Mientras la provincia patagónica retrocede a números rojos inéditos y se destruyen miles de puestos de trabajo registrados en los sectores productivos más importantes, la conducción provincial decidió alinearse públicamente con el programa del Gobierno nacional, desatando una fuerte polémica sobre los resultados concretos de la gestión.
Un informe del Observatorio de Economía de la Universidad Nacional de la Patagonia San Juan Bosco determinó que Santa Cruz perdió 10.400 empleos privados formales desde diciembre de 2023. La investigación reveló que el empleo registrado cayó un 17 por ciento durante los últimos 28 meses, alcanzando en abril de 2026 un mínimo histórico de apenas 50.600 puestos, muy lejos del pico de 61.900 empleos registrado en febrero de 2023 (lo que representa un derrumbe acumulado del 18,3 por ciento).
Golpe directo al petróleo, la industria y el comercio santacruceño
El deterioro de la estructura laboral no se detiene. En la comparación interanual entre abril de 2025 y el mismo mes de este año, la provincia destruyó otros 2.400 puestos de trabajo, lo que equivale a una contracción del 4,5 por ciento. Los sectores más castigados por esta sangría fueron la actividad petrolera, la industria y el comercio.
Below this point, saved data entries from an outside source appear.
==> config.mk <==
export PLATFORM = sky130hd
export DESIGN_NAME = fetch_sequencer
export DESIGN_NICKNAME = d
export VERILOG_FILES = /design/src/rtl/fetch_sequencer.sv
export SDC_FILE = /design/constraint.sdc
export NUM_CORES = 1
export LEC_CHECK = 0
export ABC_AREA = 1
export CORE_ASPECT_RATIO = 1.1
export CORE_MARGIN = 2
export CORE_UTILIZATION = 40
export CTS_BUF_LIST = sky130_fd_sc_hd__clkbuf_4
export DETAILED_ROUTE_END_ITERATION = 7
export GPL_TIMING_DRIVEN = 1
export PLACE_DENSITY = 0.76
export SKIP_LAST_GASP = 1
export SLEW_MARGIN = 20
export SYNTH_ARGS = -nofsm -noshare
export SYNTH_HDL_FRONTEND = slang
export SYNTH_SLANG_ARGS = --single-unit
export TNS_END_PERCENT = 1
==> constraint.sdc <==
create_clock -name clock -period 2.15 [get_ports clock]
set_input_delay 0.645 -clock clock [delete_from_list [all_inputs] [get_ports clock]]
set_output_delay 0.645 -clock clock [all_outputs]
set_load 0.005 [all_outputs]
==> src/rtl/fetch_sequencer.sv <==
// fetch_sequencer: fetch side of the multicycle CPU, driven by the five one-hot
// phase strobes. It owns the PC and IR, fetches at p1, retires at p5 (where it
// applies branch redirects or halts on HLT), and faults on illegal phase patterns.
//
// Ports:
//   clock, reset          system clock, asynchronous active-high reset
//   p1..p5                phase strobes from the phase counter
//   imem_rdata            instruction memory read data for imem_addr
//   branch_taken/target   redirect request from execute, sampled at p5
//   restart               single-cycle pulse that leaves HALTED
//   imem_addr             instruction fetch address (combinational copy of pc)
//   pc, ir                program counter, instruction register
//   instr_valid           set by the first IR capture after reset
//   halted                high while halted on HLT
//   phase_err             sticky phase-sequence fault
//   retire_count          retired instructions, wraps modulo 2^CNT_W
module fetch_sequencer #(
    parameter int unsigned ADDR_W     = 16,
    parameter int unsigned INSTR_W    = 16,
    parameter logic [ADDR_W-1:0]  RESET_PC   = '0,
    parameter logic [INSTR_W-1:0] HALT_MASK  = INSTR_W'(16'hC0F0),
    parameter logic [INSTR_W-1:0] HALT_MATCH = INSTR_W'(16'hC0F0),
    parameter int unsigned CNT_W      = 16
) (
    input  logic               clock,
    input  logic               reset,
    input  logic               p1,
    input  logic               p2,
    input  logic               p3,
    input  logic               p4,
    input  logic               p5,
    input  logic [INSTR_W-1:0] imem_rdata,
    input  logic               branch_taken,
    input  logic [ADDR_W-1:0]  branch_target,
    input  logic               restart,
    output logic [ADDR_W-1:0]  imem_addr,
    output logic [ADDR_W-1:0]  pc,
    output logic [INSTR_W-1:0] ir,
    output logic               instr_valid,
    output logic               halted,
    output logic               phase_err,
    output logic [CNT_W-1:0]   retire_count
);

    localparam int unsigned PH_W = 5;

    localparam logic [1:0] ST_SYNC   = 2'd0;
    localparam logic [1:0] ST_RUN    = 2'd1;
    localparam logic [1:0] ST_HALTED = 2'd2;
    localparam logic [1:0] ST_FAULT  = 2'd3;

    localparam logic [PH_W-1:0] PH_P1 = 5'b00001;
    localparam logic [PH_W-1:0] PH_P2 = 5'b00010;
    localparam logic [PH_W-1:0] PH_P5 = 5'b10000;

    logic [1:0]         state_q, state_d;
    logic [PH_W-1:0]    exp_q, exp_d;
    logic [ADDR_W-1:0]  pc_d;
    logic [INSTR_W-1:0] ir_d;
    logic               instr_valid_d;
    logic               halted_d;
    logic               phase_err_d;
    logic [CNT_W-1:0]   retire_count_d;

    logic [PH_W-1:0]    ph;
    logic               ph_onehot;
    logic               halt_hit;

    assign ph        = {p5, p4, p3, p2, p1};
    // Clearing the lowest set bit leaves zero only for a single-bit vector.
    assign ph_onehot = (ph != '0) && ((ph & (ph - PH_W'(1))) == '0);
    assign halt_hit  = (ir & HALT_MASK) == HALT_MATCH;
    assign imem_addr = pc;

    // Next-state and register-update logic.
    always_comb begin
        state_d        = state_q;
        exp_d          = exp_q;
        pc_d           = pc;
        ir_d           = ir;
        instr_valid_d  = instr_valid;
        halted_d       = halted;
        phase_err_d    = phase_err;
        retire_count_d = retire_count;

        case (state_q)
            ST_SYNC: begin
                // Only a clean p1 synchronises; anything else is ignored.
                if (ph == PH_P1) begin
                    ir_d          = imem_rdata;
                    pc_d          = pc + ADDR_W'(1);
                    instr_valid_d = 1'b1;
                    state_d       = ST_RUN;
                    exp_d         = PH_P2;
                end
            end
            ST_RUN: begin
                if (!ph_onehot || (ph != exp_q)) begin
                    state_d     = ST_FAULT;
                    phase_err_d = 1'b1;
                end else begin
                    if (ph == PH_P1) begin
                        ir_d          = imem_rdata;
                        pc_d          = pc + ADDR_W'(1);
                        instr_valid_d = 1'b1;
                    end
                    if (ph == PH_P5) begin
                        retire_count_d = retire_count + CNT_W'(1);
                        // HLT wins over a simultaneous branch; pc stays at fetch+1.
                        if (halt_hit) begin
                            state_d  = ST_HALTED;
                            halted_d = 1'b1;
                        end else if (branch_taken) begin
                            pc_d = branch_target;
                        end
                    end
                    exp_d = {exp_q[PH_W-2:0], exp_q[PH_W-1]};
                end
            end
            ST_HALTED: begin
                // Restart only re-arms synchronisation; no fetch this cycle.
                if (restart) begin
                    halted_d = 1'b0;
                    state_d  = ST_SYNC;
                    exp_d    = PH_P1;
                end
            end
            default: begin
                // Fault: everything frozen until reset.
                phase_err_d = 1'b1;
            end
        endcase
    end

    // State and output registers.
    always_ff @(posedge clock or posedge reset) begin
        if (reset) begin
            state_q      <= ST_SYNC;
            exp_q        <= PH_P1;
            pc           <= RESET_PC;
            ir           <= '0;
            instr_valid  <= 1'b0;
            halted       <= 1'b0;
            phase_err    <= 1'b0;
            retire_count <= '0;
        end else begin
            state_q      <= state_d;
            exp_q        <= exp_d;
            pc           <= pc_d;
            ir           <= ir_d;
            instr_valid  <= instr_valid_d;
            halted       <= halted_d;
            phase_err    <= phase_err_d;
            retire_count <= retire_count_d;
        end
    end

endmodule

# Word level (Yosys, flattened, before mapping)
# Cells that the tools add are included.
[word_totals] input_bits=41 word_cells=73 output_inout_bits=67 reg_bits=58
[classes] mux=29 n_eq_ne=14 n_reduce_logical=16 add_sub_neg=3 n_bitwise=3
[ops] cell="$mux 16" count=7
[ops] cell="$pmux 16 s2" count=2
[ops] cell="$add 16x1->16 const B" count=2
[ops] cell="$mux 5" count=3
[ops] cell="$pmux 5 s3" count=1
[ops] cell="$ne 2x2->1 const B" count=6
[ops] cell="$mux 2" count=5
[ops] cell="$reduce_and 5->1" count=2
[ops] cell="$mux 1" count=7
[ops] cell="$eq 6x6->1 const B" count=1
[ops] cell="$ne 3x3->1 const B" count=2
[ops] cell="$pmux 1 s2" count=3
[ops] cell="$pmux 2 s3" count=1
[ops] cell="$and 5x5->5" count=1
[ops] cell="$eq 5x1->1 const B" count=1
[ops] cell="$eq 5x5->1 const B" count=1
[ops] cell="$logic_not 5->1" count=1
[ops] cell="$ne 5x5->1" count=1
[ops] cell="$reduce_bool 5->1" count=1
[ops] cell="$sub 5x1->5 const B" count=1
[ops] cell="$reduce_and 2->1" count=2
[ops] cell="$reduce_and 4->1" count=1
[ops] cell="$reduce_bool 2->1" count=2
[ops] cell="$reduce_and 3->1" count=1
[ops] cell="other kinds (9)" count=10

# Longest topological paths before layout
# Gate-level depths: netlist of run 1.
[logic_depth] depth_word=8 ltp_mapped=11

# Least setup slack after synthesis of run 1
# Ideal clock, no wire load.
[synth_path] kind="input to register" start="input p1" end="register pc[9], in the netlist imem_addr[9]" arrival_ns=1.610 cell_stages=8 required_ns=2.033 path_buffers=1 path_slack_ns=0.423 cell_sequence="nor2_2 nand3_4 nor2_4 nand3_4 buf_6 or2_0 nand3_1 nand2_1"
[synth_between] elab_chain_cells=8 elab_cells_between_ends=18 classes_between="add/sub (1); eq/ne (4); mux (6); bitwise (1); reduce/logical (6)"
[synth_lines] element="from (decl)" line_no="27" source="input logic p1,"
[synth_lines] element="$sub 5x1->5" line_no="71" source="assign ph_onehot = (ph != '0) && ((ph & (ph - PH_W'(1))) == '0);"
[synth_lines] element="$and 5x5->5" line_no="71"
[synth_lines] element="$logic_not 5->1" line_no="71"
[synth_lines] element="$logic_and 1x1->1" line_no="71"
[synth_lines] element="$logic_not 1->1" line_no="98" source="if (!ph_onehot || (ph != exp_q)) begin"
[synth_lines] element="$logic_or 1x1->1" line_no="98"
[synth_lines] element="$ne 2x2->1 (no line)"
[synth_lines] element="$reduce_and 2->1 (no line)"
[synth_lines] element="to (signal assigned)" line_no="149" source="pc <= pc_d;"
[synth_lines] element="to (decl)" line_no="37" source="output logic [ADDR_W-1:0] pc,"
# Parallel ways exist; a longest one is shown, timed or not. The select of a mux whose other input is x is not followed.
# A chain may end at the register's enable or synchronous reset.

# Worst setup path in the final report of run 1
[layout_path] start="register pc[0], in the netlist imem_addr[0]" end="output pc[0]"
# No word-level cell between the ends.

==> impl_metrics.env, run 1 <==
export IMPL_slew_violations=0
export IMPL_cts_sinks=58
export IMPL_worstSkewPairLatency_ns=0.42
export IMPL_grt_pass1_vias=3506
export IMPL_synth_compound_area_share_pct=3.328
export IMPL_gp_congestion=0.8549
export IMPL_ys_top_cells_by_area="dfrtp_1, nand2_1, nand3_1"
export IMPL_synth_xor_area_share_pct=4.278
export IMPL_cp_arrival_ns=1.46
export IMPL_start_util_pct=41.32
export IMPL_yosysTopAreaCell="dfrtp_1"
export IMPL_worst_path_buf_inv=1
export IMPL_synth_adder_area_share_pct=1.698
export IMPL_area_delta_synth_final_pct=37.52
export IMPL_antenna_cells=0
export IMPL_synth_area_per_cell_um2=7.225
export IMPL_tightest_slew_ns=0.4326
export IMPL_worst_ep_required_time_ns=1.50
export IMPL_rsz0062_at_grt="true"
export IMPL_crit_type="reg2out"
export IMPL_setup_viol=0
export IMPL_status="complete, no violations"
export IMPL_root_buffer="clkbuf_4"
export IMPL_critPathTopFamily="buffers and inverters"
export IMPL_synth_nets=556
export IMPL_cp_start_kind="flop"
export IMPL_fin_worst_skew_ns=0.01902
export IMPL_synth_area_mux_share_pct=0
export IMPL_die_area_um2=9997
export IMPL_ir_drop_mv=0.4453
export IMPL_cts_setup_buffers=0
export IMPL_hold_ws_ns=0.4753
export IMPL_dr_pass1_iters=4
export IMPL_p_sw_mw=1.544
export IMPL_path_cells="clkdlybuf4s50_1"
export IMPL_cts_buffers_inserted=9
export IMPL_via_per_inst=4.870
export IMPL_synth_distinct_cells=31
export IMPL_pin_count=108
export IMPL_drive_gt1_share_pct=10.72
export IMPL_met2_length_um=4785
export IMPL_comb_power_share_pct=40.9
export IMPL_ys_ff_latch=58
export IMPL_cts_tree="done"
export IMPL_endpoint_kind="output port"
export IMPL_intPower_mw=2.611
export IMPL_yosysWarnings=0
export IMPL_antenna_found_initial=0
export IMPL_clkPwrFrac_pct=22.0
export IMPL_dieHeight_um=104.7
export IMPL_finalWirelength_um=9273
export IMPL_synth_top_family_by_area="simple AND/OR/NAND/NOR gates"
export IMPL_ant_nets=0
export IMPL_maxCapViolCount=0
export IMPL_yosys_top_cells_count="nand2_1, dfrtp_1, nand3_1"
export IMPL_synth_area_um2=3685
export IMPL_synth_top_cell_area_share_pct=38.71
export IMPL_drc=0
export IMPL_port_buffers=107
export IMPL_min_period_ns=2.105
export IMPL_fin_nets=666
export IMPL_wl_met3_um=408
export IMPL_row_count=36
export IMPL_grt_pass1_wl_um=15760
export IMPL_fmax_mhz=475.0
export IMPL_tns_ns=0
export IMPL_grt_max_degree=34
export IMPL_seq_area_frac_synth_pct=39.42
export IMPL_synth_edf_count=0
export IMPL_clk_pin_slew_ns=0.10
export IMPL_p_seq_share_pct=37.1
export IMPL_synth_cells=510
export IMPL_synth_most_common_cell="nand2_1"
export IMPL_cellPowerDensity_nw_per_um2=820.0
export IMPL_grt_usage_pct=19.83
export IMPL_synth_simple_area_share_pct=40.88
export IMPL_htree_levels=3
export IMPL_timing_final_crit_share_pct=97.91
export IMPL_cp_slowest_cell="clkdlybuf4s50_1"
export IMPL_p_sw_share_pct=37.17
export IMPL_hold_viol_final=0
export IMPL_cpPeakStageDelay_ns=0.56
export IMPL_grt_overflow=0
export IMPL_dp_final_hpwl_um=7065
export IMPL_core_um2=8919
export IMPL_p_leak_nw=2.369
export IMPL_async_flop_share_pct=100.0
export IMPL_top_layer_used="met4"
export IMPL_path_max_fanout=7
export IMPL_slew_headroom_pct=71.12
export IMPL_wl_met1_um=3900
export IMPL_min_path_type="reg2reg"
export IMPL_die_x_um=95.51
export IMPL_cts_buffer_depth=2
export IMPL_synth_flop_cell="dfrtp_1"
export IMPL_vias=3599
export IMPL_drt_iter0_markers=117
export IMPL_wl_per_cell_um=12.55
-- cells in the final DEF, fill, tap and decap left out, types with 5 or more instances in the layout --
cell type | synthesis | layout
nor3_1 | 6 | 6
nor2_1 | 27 | 27
xor2_1 | 9 | 9
nand2_2 | 6 | 6
clkdlybuf4s50_1 | 0 | 107
xnor2_1 | 9 | 9
nand2_1 | 197 | 197
nand3_1 | 57 | 57
or2_2 | 7 | 7
nand4_1 | 14 | 14
clkbuf_4 | 0 | 9
buf_12 | 0 | 5
buf_4 | 19 | 15
o21ai_0 | 14 | 14
inv_1 | 45 | 44
dfrtp_1 | 57 | 56
ha_1 | 5 | 5
-- path summary, 6_finish.rpt --
path	from	to	slack (ns)	cells after the start
worst max-delay path	imem_addr[0]$_DFFE_PP0P_	pc[0]	0.04	1
worst min register to register	phase_err$_DFFE_PP0P_	phase_err$_DFFE_PP0P_	0.48	2
max in group asynchronous	reset	imem_addr[9]$_DFFE_PP0P_	1.10	3
worst max register to register	imem_addr[0]$_DFFE_PP0P_	imem_addr[8]$_DFFE_PP0P_	0.41	8
min in group asynchronous	reset	imem_addr[6]$_DFFE_PP0P_	0.54	2
worst min-delay path	phase_err$_DFFE_PP0P_	phase_err$_DFFE_PP0P_	0.48	2
-- routing by layer --
metal / GRT usage (%) / vias up
met3: 3.172 / 15
met5: 0 / -
met4: 8.061 / 0
met1: 24.55 / 1681
li1: - / 1825
met2: 33.90 / 78
-- worst reg2reg max path, stage by stage (launching register included) --
cell     delay [ns]
dfrtp_1        0.50
ha_1           0.24
nand3_1        0.08
nor2_1         0.28
nand2_2        0.16
o21ai_0        0.18
nand3_1        0.09
nand3_1        0.09
nand2_1        0.04
-- per-stage QoR --
step	power (mW)	cell area [µm²]	worst slack, ns	std cells	utilization (%)
floorplan	2.487	3685	0.07867	510	-
finish	4.155	5067	0.04493	739	56.82
CTS	4.192	5066	0.02353	739	56.80
detailed placement	3.271	4905	-0.2938	723	54.99
global route	4.464	5067	-0.03493	739	56.82
global placement	3.226	4905	-0.2432	723	54.99
-- power by group through the flow --
stage	combinational [mW]	clock [mW]	sequential [mW]
after global routing	1.90	0.987	1.57
after detailed placement	1.71	0	1.56
after CTS	1.72	0.934	1.54
after floorplan	0.950	0	1.54
after global placement	1.67	0	1.55
final	1.70	0.914	1.54
-- registers in the layout, summed over array words and instances (netlist names) --
signal	flops
exp_q	5
imem_addr	16
halted	1
state_q	2
ir	16
retire_count	16
phase_err	1
instr_valid	1
-- layout make-up --
| cell class | instances | area, µm² |
|---|---|---|
| fillers | 824 | 3851 |
| multi-input cells | 377 | 1849 |
| flip-flops and latches | 58 | 1454 |
| repair buffers | 127 | 1284 |
| inverters | 47 | 176.4 |
| well taps | 114 | 142.6 |
| clock inverters | 7 | 93.84 |
| clock buffers | 9 | 67.56 |
-- timing repair --
item / CTS / global route
setup endpoints to repair: 0 / 18
endpoints found under the hold margin: 0 / 0
hold buffers: 0 / 0
gates resized for setup: 0 / 1
-- cells by family (layout without fill, tap and decap cells) --
group,count (synthesis),count (layout)
simple gates,331,331
buf+inv,75,190
flops,58,58
compound gates,23,23
xor+xnor,18,18
fa+ha+maj,5,5
Note: power is estimated with default switching activity, not from simulation.
==> inputs of run 2 (changes only) <==
--- a/config.mk
+++ b/config.mk
@@ -18,4 +18,4 @@
 export SYNTH_ARGS = -nofsm -noshare
 export SYNTH_HDL_FRONTEND = slang
 export SYNTH_SLANG_ARGS = --single-unit
-export TNS_END_PERCENT = 1
+export TNS_END_PERCENT = 30
==> impl_metrics.env, run 2 (synthesis results as in run 1) <==
export IMPL_cellPowerDensity_nw_per_um2=819.3
export IMPL_core_um2=8919
export IMPL_cts_tree="done"
export IMPL_fmax_mhz=476.3
export IMPL_final_util_pct=56.85
export IMPL_root_buffer="clkbuf_4"
export IMPL_grt_pass1_vias=3506
export IMPL_via_per_inst=4.846
export IMPL_dr_pass1_iters=4
export IMPL_cts_sinks=58
export IMPL_ant_nets=0
export IMPL_rsz0062_at_grt="true"
export IMPL_clk_pin_slew_ns=0.12
export IMPL_cts_buffer_depth=2
export IMPL_timing_final_crit_share_pct=97.65
export IMPL_die_area_um2=9997
export IMPL_final_cell_mix="nand2_1, clkdlybuf4s50_1, nand3_1"
export IMPL_tightest_slew_ns=0.4341
export IMPL_cp_arrival_ns=1.45
export IMPL_grt_pass1_wl_um=15760
export IMPL_ir_drop_mv=0.4441
export IMPL_tns_ns=0
export IMPL_hold_end="phase_err$_DFFE_PP0P_"
export IMPL_cts_buffers_inserted=9
export IMPL_stdcell_area_um2=5070
export IMPL_cpPeakStageDelay_ns=0.55
export IMPL_worst_path_buf_inv=1
export IMPL_min_path_type="reg2reg"
export IMPL_maxCapViolCount=0
export IMPL_pin_count=108
export IMPL_r2r_end="imem_addr[8]$_DFFE_PP0P_"
export IMPL_area_delta_synth_final_pct=37.59
export IMPL_p_leak_nw=2.366
export IMPL_final_common_cell="nand2_1"
export IMPL_drc=0
export IMPL_finalWirelength_um=9291
export IMPL_antenna_found_initial=0
export IMPL_start_util_pct=41.32
export IMPL_vias=3581
export IMPL_endpoint_kind="output port"
export IMPL_fin_nets=666
export IMPL_hold_start="phase_err$_DFFE_PP0P_"
export IMPL_slew_violations=0
export IMPL_antenna_cells=0
export IMPL_dp_final_hpwl_um=7065
export IMPL_postCtsHoldBufs=0
export IMPL_die_x_um=95.51
export IMPL_setup_viol=0
export IMPL_holdPathStages=2
export IMPL_min_period_ns=2.099
export IMPL_worst_ep_required_time_ns=1.50
export IMPL_drt_iter0_markers=98
export IMPL_critPathTopFamily="buffers and inverters"
export IMPL_worstSkewPairLatency_ns=0.42
export IMPL_grt_max_degree=34
export IMPL_rr_worst_depth=8
export IMPL_dieHeight_um=104.7
export IMPL_dpl_cell_area_um2=4905
export IMPL_fin_worst_skew_ns=0.02148
export IMPL_hold_viol_final=0
export IMPL_row_count=36
export IMPL_port_buffers=107
export IMPL_drive_gt1_share_pct=11.04
export IMPL_slew_headroom_pct=71.02
export IMPL_htree_levels=3
export IMPL_p_total_mw=4.154
export IMPL_regToRegStartpoint="imem_addr[0]$_DFFE_PP0P_"
export IMPL_rrSetupSlack_ns=0.40
export IMPL_crit_type="reg2out"
export IMPL_grt_usage_pct=19.83
export IMPL_path_max_fanout=7
export IMPL_status="complete, no violations"
export IMPL_grt_overflow=0
export IMPL_cp_start_kind="flop"
export IMPL_gp_congestion=0.8549
export IMPL_path_cells="clkdlybuf4s50_1"
export IMPL_wl_per_cell_um=12.57
export IMPL_cp_slowest_cell="clkdlybuf4s50_1"
-- run 2: through the flow --
step | hold slack [ns] | worst slack [ns] | cells
floorplan | 0.4569 | 0.07867 | 510
global placement | 0.4489 | -0.2432 | 723
detailed placement | 0.4579 | -0.2938 | 723
CTS | 0.4875 | 0.02353 | 739
global route | 0.5109 | -0.02358 | 739
finish | 0.4753 | 0.05051 | 739
-- run 2: layer usage --
metal  up-vias  track usage (%)  part of all wire, %
met4         0            8.061                 0.84
met5         -                0                    0
li1       1828                -                    -
met3         6            3.172                  4.5
met2        84            33.90                   53
met1      1663            24.55                   42
-- run 2: layout make-up --
cell class	instances	area [µm²]
inverters	47	176.4
clock buffers	9	67.56
multi-input cells	377	1849
well taps	114	142.6
flip-flops and latches	58	1456
clock inverters	7	93.84
repair buffers	127	1284
fillers	822	3849
-- run 2: worst max-delay path by stage --
stage / cells after the start / slack (ns) / startpoint / end
floorplan: 1 / 0.08 / reset / exp_q[1]$_DFFE_PP0P_
global placement: 9 / -0.24 / p1 / imem_addr[0]$_DFFE_PP0P_
detailed placement: 9 / -0.29 / p1 / retire_count[5]$_DFFE_PP0P_
CTS: 1 / 0.02 / imem_addr[11]$_DFFE_PP0P_ / imem_addr[11]
global route: 9 / -0.02 / p1 / ir[12]$_DFFE_PP0P_
finish: 1 / 0.05 / retire_count[9]$_DFFE_PP0P_ / retire_count[9]
-- run 2: where the power goes --
| group | internal (mW) | switching (mW) | total [mW] |
|---|---|---|---|
| logic | 0.820 | 0.881 | 1.70 |
| registers | 1.32 | 0.219 | 1.54 |
| clock network | 0.468 | 0.442 | 0.910 |
-- run 2: repair_timing --
item | 4_1_cts | 5_1_grt
buffers inserted | 0 | 0
setup endpoints to repair | 0 | 18
resized for setup | 0 | 3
A este panorama se suman las alarmantes advertencias de la Federación Económica de Santa Cruz, entidad que confirmó que la actividad provincial acumuló una caída del 11 por ciento durante los primeros dos meses de 2026 y encadenó ocho meses consecutivos de retroceso interanual, con todos los rubros comerciales y de servicios mostrando indicadores totalmente negativos.
Discurso en la Rural, herencia política y falta de plan de recuperación
Pese a este crítico escenario que coincide casi por completo con los gobiernos de Javier Milei y de la propia gestión provincial, el gobernador Claudio Vidal participó del acto inaugural de la Exposición Rural y respaldó con firmeza el rumbo presidencial. Durante su discurso, celebró la necesidad de acompañar a quienes producen, responsabilizó a «30 años de kirchnerismo» por reemplazar la cultura del trabajo por el clientelismo y sostuvo que la provincia ahora tiene un rumbo claro.
Sin embargo, Vidal reconoció que la falta de infraestructura sigue siendo un freno severo para el desarrollo, aunque no presentó ningún programa cuantificado para recuperar las fuentes laborales perdidas, asistir a las pymes o revertir el piso histórico. Con la pérdida de uno de cada seis empleos privados formales que existían al inicio de este ciclo político, la provincia enfrenta la urgencia de contar con un plan verificado y metas sectoriales claras para frenar la crisis.